The financial sector has undergone significant change arising from increased globalisation, regulatory changes in the equity and bond markets, and implementation of restrictive terms for corporate financings as a result of the 2008 financial crisis. These developments must be taken into consideration by Finnish legislation in order to maintain Finland’s competitiveness. The results of our study will be used to assess whether amendments should be made to current corporate and insolvency law provisions.
The study was conducted in order to assess the need for revisions to, and understand the opportunities arising from, national provisions that govern corporate restructuring and corporate arrangements. The study delivers a comprehensive international report covering the legislation of numerous countries that were selected for comparison within the areas of corporate law, insolvency law and other corporate arrangements.

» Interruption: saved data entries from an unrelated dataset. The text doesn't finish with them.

### config.mk
export PLATFORM = sky130hd
export DESIGN_NAME = csr_status_reg
export DESIGN_NICKNAME = d
export VERILOG_FILES = /design/src/rtl/csr_pkg.sv /design/src/rtl/csr_cell_rdclr.sv /design/src/rtl/csr_cell_cmdclr.sv /design/src/rtl/csr_live_pack.sv /design/src/rtl/csr_status_reg.sv
export SDC_FILE = /design/constraint.sdc
export NUM_CORES = 1
export LEC_CHECK = 0
export BUFFER_PORTS_ARGS = -buffer_cell sky130_fd_sc_hd__buf_4
export CORE_AREA = 2 2 66 68
export CTS_CLUSTER_SIZE = 16
export DETAILED_ROUTE_END_ITERATION = 6
export DIE_AREA = 0 0 68 70
export PLACE_DENSITY = 0.75
export SLEW_MARGIN = 20
export SYNTH_ARGS = -nofsm -noshare
export SYNTH_HDL_FRONTEND = slang
export SYNTH_SLANG_ARGS = --single-unit
export TNS_END_PERCENT = 30
### constraint.sdc
create_clock -name clk -period 0.9 [get_ports clk]
set_input_delay 0.09 -clock clk [delete_from_list [all_inputs] [get_ports clk]]
set_output_delay 0.09 -clock clk [all_outputs]
set_load 0.02 [all_outputs]
### src/rtl/csr_pkg.sv
package csr_pkg;
  localparam int WORD_W    = 32;
  localparam int STATE_W   = 4;
  localparam int STATE_LSB = 9;
  localparam int LOCK_POS  = 25;
  localparam int ECC_POS   = 14;
  localparam int RDY_POS   = 8;

  // bits cleared when reported in a response
  localparam logic [WORD_W-1:0] MASK_RD_CLR  = 32'hFD3F_A020;
  // bits cleared by the valid command following their report
  localparam logic [WORD_W-1:0] MASK_CMD_CLR = 32'h00C0_0000;
  localparam logic [WORD_W-1:0] MASK_STICKY  = MASK_RD_CLR | MASK_CMD_CLR;

  typedef enum logic [1:0] {
    CLS_NONE   = 2'd0,
    CLS_RD_CLR = 2'd1,
    CLS_CMD    = 2'd2
  } clr_class_e;

  function automatic clr_class_e class_of(input int pos);
    if (MASK_RD_CLR[pos])       return CLS_RD_CLR;
    else if (MASK_CMD_CLR[pos]) return CLS_CMD;
    else                        return CLS_NONE;
  endfunction
endpackage

### src/rtl/csr_cell_rdclr.sv
module csr_cell_rdclr (
  input  logic clk,
  input  logic rst_n,
  input  logic set_i,
  input  logic rd_i,
  output logic q_o
);
  always_ff @(posedge clk or negedge rst_n) begin
    if (!rst_n)     q_o <= 1'b0;
    else if (set_i) q_o <= 1'b1;
    else if (rd_i)  q_o <= 1'b0;
  end
endmodule

### src/rtl/csr_cell_cmdclr.sv
module csr_cell_cmdclr (
  input  logic clk,
  input  logic rst_n,
  input  logic set_i,
  input  logic rd_i,
  input  logic cmd_i,
  output logic q_o
);
  logic reported;

  always_ff @(posedge clk or negedge rst_n) begin
    if (!rst_n) begin
      q_o      <= 1'b0;
      reported <= 1'b0;
    end else if (set_i) begin
      q_o      <= 1'b1;
      reported <= 1'b0;
    end else if (cmd_i && reported) begin
      q_o      <= 1'b0;
      reported <= 1'b0;
    end else if (rd_i && q_o) begin
      reported <= 1'b1;
    end
  end
endmodule

### src/rtl/csr_live_pack.sv
module csr_live_pack
  import csr_pkg::*;
(
  input  logic               locked_i,
  input  logic               ecc_off_i,
  input  logic               ready_i,
  input  logic [STATE_W-1:0] state_i,
  output logic [WORD_W-1:0]  live_o
);
  always_comb begin
    live_o = '0;
    live_o[LOCK_POS] = locked_i;
    live_o[ECC_POS]  = ecc_off_i;
    live_o[RDY_POS]  = ready_i;
    live_o[STATE_LSB +: STATE_W] = state_i;
  end
endmodule

### src/rtl/csr_status_reg.sv
module csr_status_reg
  import csr_pkg::*;
(
  input  logic                clk,
  input  logic                rst_n,
  input  logic [WORD_W-1:0]   evt_set,
  input  logic                rd_stb,
  input  logic                cmd_ok,
  input  logic                st_locked,
  input  logic                st_ecc_off,
  input  logic                st_ready,
  input  logic [STATE_W-1:0]  st_state,
  output logic [WORD_W-1:0]   snap_word,
  output logic                snap_vld
);
  logic [WORD_W-1:0] held;
  logic [WORD_W-1:0] live;
  logic              unused_evt;

  assign unused_evt = ^(evt_set & ~MASK_STICKY);

  for (genvar i = 0; i < WORD_W; i++) begin : g_bit
    if (class_of(i) == CLS_RD_CLR) begin : g_rd
      csr_cell_rdclr u_cell (
        .clk(clk), .rst_n(rst_n), .set_i(evt_set[i]), .rd_i(rd_stb),
        .q_o(held[i])
      );
    end else if (class_of(i) == CLS_CMD) begin : g_cmd
      csr_cell_cmdclr u_cell (
        .clk(clk), .rst_n(rst_n), .set_i(evt_set[i]), .rd_i(rd_stb),
        .cmd_i(cmd_ok), .q_o(held[i])
      );
    end else begin : g_none
      assign held[i] = 1'b0;
    end
  end

  csr_live_pack u_live (
    .locked_i(st_locked), .ecc_off_i(st_ecc_off), .ready_i(st_ready),
    .state_i(st_state), .live_o(live)
  );

  always_ff @(posedge clk or negedge rst_n) begin
    if (!rst_n) begin
      snap_word <= '0;
      snap_vld  <= 1'b0;
    end else if (rd_stb) begin
      snap_word <= held | live;
      snap_vld  <= 1'b1;
    end
  end
endmodule

==> flow_summary.json <==
{
  "worst-r2r-setup-slack_ns": -0.02,
  "grt_pass1_vias": 1233,
  "grt_antenna_before_repair": 0,
  "worst_hold_path.num_cells": 2,
  "count_of_cell_types_in_the_netlist": 16,
  "rsz0062_at_grt": "yes",
  "max_slew.worst_pin.slew_ns": 0.5495,
  "cp_cell_sequence": "buf_6",
  "clk_transition_reported_paths_ns": 0.08,
  "cp.depth": 1,
  "fp.coreArea_sq_mm": 0.004144,
  "net_count_of_the_finished_layout": 240,
  "crit_path_start": "snap_word[14]",
  "regToRegStartpoint": "snap_word[26]",
  "largest_clock_skew_in_the_final_design_ns": 0.003049,
  "synth_area_per_cell_sq_um": 15.67,
  "mappedNetlistArea_sq_mm": 0.001739,
  "path_class": "register to output pin",
  "critical_path.startpoint_type": "register",
  "postRouteWirelength_mm": 3.626,
  "post-route-min-period_ns": 0.9468,
  "postLayoutSetupSlackWorst_ns": -0.04680,
  "htree_levels": 2,
  "drt.antenna.violating_nets": 0,
  "seq_area_frac_synth_pct": 66.19,
  "most-common-layout-cells": "dfrtp_1, buf_4, buf_6",
  "drt_iter0_drc": 51,
  "timing.rr.end": "snap_word[26]",
  "post-route-period-util_pct": 105.2,
  "chipHeight_microns": 70,
  "critical_path.top_delay_family": "flip-flops",
  "grt_first_pass_wirelength_mm": 5.837,
  "largest_net_degree_at_the_start_of_global_routing": 47,
  "timing.critical_path.buf_inv": 1,
  "finalHoldViolCount": 0,
  "cts_buffers": 5,
  "end_kind": "output pin",
  "max-clock-path-buffers": 2,
  "classification_of_the_worst_slack_hold_path": "input port to register",
  "clk-insertion-delay-late_ns": 0.30,
  "drive_above_1_share_pct": 50.51,
  "synth-seq-cells": 46,
  "max_cap_viol_count": 0,
  "tritoncts": "yes",
  "via_per_inst": 4.672,
  "initial_core_util_pct": 41.97,
  "synth-warning-count": 0,
  "drcViolationCount": 0,
  "power_uw": 5199,
  "p_leak_uw": 0.001248,
  "place.gp.congestion": 0.6589,
  "power.density_mw_per_mm2": 1954,
  "violated_checks": "negative setup slack",
  "io-pin-count": 76,
  "post_synth_inst_count": 111,
  "finalSetupViolCount": 30,
  "route.detailed.wl_per_inst_microns": 14.50,
  "die_area_sq_mm": 0.004760,
  "area_overhead_vs_synth_pct": 52.95,
  "slew_viol_final": 0,
  "via_count": 1168,
  "pre_cts_slack_ns": -0.1523,
  "layout.core_utilization_pct": 64.19,
  "async_reset_ff_share_pct": 100.0,
  "fmax_mhz": 1056,
  "mostFrequentLayoutCell": "dfrtp_1",
  "number_of_buffer_cells_added_on_primary_ports": 54,
  "timing.reg2reg.worst_path_depth": 2,
  "relSlewSlack_pct": 63.37,
  "die_outline_width_microns": 68,
  "detailedRoute.firstPassIterationCount": 4,
  "finalSetupTns_ns": -0.5572,
  "worst_ep_arrival_time_ns": 0.86,
  "sinks_on_the_clock_net": 46,
  "global_route.usage.total_pct": 17.00,
  "vdd.ir_drop.worst_v": 0.001498,
  "globalRoute.totalOverflow": 0,
  "largest_stage_delay_worst_path_ns": 0.41,
  "dpl.hpwl_mm": 2.401,
  "critPathMaxFanout": 2,
  "cts.root.buffer_cell": "clkbuf_8",
  "run_status": "complete, but fails checks",
  "worstSetupEndpoint": "snap_word[14]",
  "worstPathRequired_ns": 0.81,
  "core.rowCount": 24,
  "synth_enable_flop_cells": 0,
  "ys_flop_type": "dfrtp_1",
  "cpMaxStageDelayCell": "dfrtp_1",
  "n_antenna_cell": 0
}
-- how the worst min path moves through the flow --
stage	start	endpoint	slack, ns
floorplan	rst_n	g_bit[13].g_rd.u_cell.q_o	-0.21
global placement	rst_n	snap_word[27]	0.10
detailed placement	rst_n	snap_word[27]	0.12
CTS	st_locked	snap_word[25]	0.02
global route	st_state[2]	snap_word[11]	0.02
finish	st_locked	snap_word[25]	0.02
-- synth_stat cells, types with 2 or more instances --
cell type | n | area [sq um]
dfrtp_1 | 46 | 1151
a21o_1 | 18 | 135.1
mux2_2 | 18 | 202.7
buf_4 | 8 | 60.06
mux2_4 | 7 | 105.1
buf_6 | 2 | 22.52
nand2_1 | 2 | 7.510
nor2_1 | 2 | 7.510
-- cells by family after synthesis --
logic type / synth area share, %
other: 0.2156
buffers and inverters: 5.251
AO/OA/AOI/OAI: 8.633
multiplexers: 17.70
AND/OR/NAND/NOR: 2.015
flip-flops: 66.19
-- worst register-to-register path: stages, from the launching register on --
cell,delay (ns)
dfrtp_1,0.40
buf_4,0.14
mux2_4,0.27
-- registers in the layout (all words and copies together), names as in the netlist --
signal / flops
g_bit.g_cmd.u_cell.reported: 2
snap_word: 25
g_bit.g_cmd.u_cell.q_o: 2
g_bit.g_rd.u_cell.q_o: 16
snap_vld: 1
-- metal layers --
layer / up-vias / track usage (%) / wire length (microns)
met1: 585 / 18.77 / 1335
met5: - / 0 / 0
met2: 35 / 29.67 / 2050
met4: 0 / 9.556 / 107
met3: 9 / 3.060 / 132
li1: 539 / - / -
-- power by group --
part | switching [uW] | internal [uW]
Combinational | 411 | 572
Sequential | 124 | 2250
Clock | 660 | 1180
Total | 1200 | 4000
-- through the flow --
step	std cells	area, sq um	hold slack, ns
global placement	212	2145	0.1037
global route	250	2660	0.01657
floorplan	117	1762	-0.2056
finish	250	2660	0.02248
detailed placement	212	2145	0.1176
CTS	248	2643	0.01830
-- repair_timing --
item	4_1_cts	5_1_grt
setup buffers	9	2
hold buffers	19	0
hold endpoints to repair	65	0
resized for setup	26	1
endpoints found under the setup margin	26	35
-- area by class of cell --
class                           count  area [sq um]
Clock buffer                        6         82.58
Sequential cell                    46          1151
Fill cell                         331          1484
Tap cell                           52         65.06
Multi-Input combinational cell     59         521.8
Timing Repair Buffer               84         775.7
Inverter                            1         3.754
Clock inverter                      2         60.06
No activity file was read; power rests on OpenSTA's default activity.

What is debt-to-equity conversion?
In international legal literature, debt-to-equity conversion is defined as an instrument used in corporate restructuring where the creditors of a debtor company swap or convert certain debtor company debt into the debtor company’s shares or share capital. This conversion can be conducted in several different ways depending on the relevant country, but it will always result in the cessation of or a reduction in the amount of unpaid debt. Finnish law does not recognise the concept of debt-to-equity conversion.
The contents of the study
The study was conducted as part of the Government Plan for Analysis, Assessment and Research for 2017. According to the Finnish classification of areas of law, the analysis targeted practice areas related to corporate and insolvency law. The countries selected for comparison were Sweden, Denmark, the United Kingdom, the United States of America, the Netherlands, Germany, France and Switzerland. In addition to the international comparison, the study comprises an introduction describing the current Finnish regulation and a summary discussing considerations in the event that debt-to-equity conversion is incorporated into Finland’s insolvency and corporate law.
The summary of the study
The study’s summary describes features that should be taken into consideration if Finnish insolvency and corporate law provisions would be revised in the event that the legislator chooses to promote the use of debt-to-equity conversion in company restructuring proceedings and in corporate arrangements falling outside the scope of formal insolvency legislation in future. The proposed considerations, as presented below in simple question format, are partly based on observations made with regard to current Finnish legislation and restructuring practice, and partly based on observations concerning the models adopted in the compared countries.
- Should the use of debt-to-equity conversion be limited only to companies of a certain size?
- Should provisions governing debt-to-equity conversion fall under corporate or insolvency law?
- How should issues related to the valuation of restructuring debts and shares, and to the debt-to-equity conversion process itself be clarified?
- How would current shareholders participate in debt-to-equity conversion?
- Would it be possible to force certain parties to submit to debt-to-equity conversion?
- What kinds of provisions should be implemented to regulate the effects of debt-to-equity conversion on debtor companies’ contractual provisions?
- Could debt-to-equity conversion be used to tackle the problem of companies choosing to undergo restructuring too late?